**Exercise**:
Produce again, without any change, the lines running from the one with "export CTS_BUF_LIST = sky130_fd_sc_hd__clkbuf_8" through the final line of the data below, and only those.

Top of Source records

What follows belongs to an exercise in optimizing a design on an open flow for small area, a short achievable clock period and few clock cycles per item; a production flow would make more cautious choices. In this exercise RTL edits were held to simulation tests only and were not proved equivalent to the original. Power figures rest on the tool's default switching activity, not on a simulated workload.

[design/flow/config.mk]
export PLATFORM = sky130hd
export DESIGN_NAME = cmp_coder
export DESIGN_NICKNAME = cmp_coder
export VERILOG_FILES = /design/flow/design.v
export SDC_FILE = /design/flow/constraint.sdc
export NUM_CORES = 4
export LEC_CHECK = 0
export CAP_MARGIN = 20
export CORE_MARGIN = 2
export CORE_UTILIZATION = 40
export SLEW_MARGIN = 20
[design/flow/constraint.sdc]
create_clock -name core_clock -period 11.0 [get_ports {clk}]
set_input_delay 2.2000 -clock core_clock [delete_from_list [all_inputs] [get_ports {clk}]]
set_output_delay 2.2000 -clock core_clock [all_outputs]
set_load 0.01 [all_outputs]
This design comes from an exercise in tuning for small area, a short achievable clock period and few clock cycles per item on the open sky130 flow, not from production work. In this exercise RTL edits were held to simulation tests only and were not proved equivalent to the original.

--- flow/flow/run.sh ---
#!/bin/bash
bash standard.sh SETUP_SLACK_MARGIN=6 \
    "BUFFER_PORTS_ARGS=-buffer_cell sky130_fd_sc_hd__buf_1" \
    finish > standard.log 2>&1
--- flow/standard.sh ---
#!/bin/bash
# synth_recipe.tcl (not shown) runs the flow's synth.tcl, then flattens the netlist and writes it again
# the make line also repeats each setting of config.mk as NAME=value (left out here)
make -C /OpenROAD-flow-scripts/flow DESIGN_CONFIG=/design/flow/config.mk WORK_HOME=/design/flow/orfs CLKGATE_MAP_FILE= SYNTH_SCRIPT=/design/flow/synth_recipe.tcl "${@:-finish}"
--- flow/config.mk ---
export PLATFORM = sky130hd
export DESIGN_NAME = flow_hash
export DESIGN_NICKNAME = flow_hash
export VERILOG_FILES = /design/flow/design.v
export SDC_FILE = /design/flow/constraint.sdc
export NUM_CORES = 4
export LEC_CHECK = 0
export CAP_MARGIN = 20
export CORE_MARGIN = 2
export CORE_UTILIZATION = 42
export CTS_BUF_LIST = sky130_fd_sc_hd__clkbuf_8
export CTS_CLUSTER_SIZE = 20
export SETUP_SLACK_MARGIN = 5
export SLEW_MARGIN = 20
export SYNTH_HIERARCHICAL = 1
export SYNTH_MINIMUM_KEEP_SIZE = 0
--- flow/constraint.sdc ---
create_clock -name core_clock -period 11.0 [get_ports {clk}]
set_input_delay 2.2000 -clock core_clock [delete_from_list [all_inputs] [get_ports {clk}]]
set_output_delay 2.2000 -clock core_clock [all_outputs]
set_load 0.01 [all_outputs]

Bottom of Source records

**The answer**:
export CTS_BUF_LIST = sky130_fd_sc_hd__clkbuf_8
export CTS_CLUSTER_SIZE = 20
export SETUP_SLACK_MARGIN = 5
export SLEW_MARGIN = 20
export SYNTH_HIERARCHICAL = 1
export SYNTH_MINIMUM_KEEP_SIZE = 0
--- flow/constraint.sdc ---
create_clock -name core_clock -period 11.0 [get_ports {clk}]
set_input_delay 2.2000 -clock core_clock [delete_from_list [all_inputs] [get_ports {clk}]]
set_output_delay 2.2000 -clock core_clock [all_outputs]
set_load 0.01 [all_outputs]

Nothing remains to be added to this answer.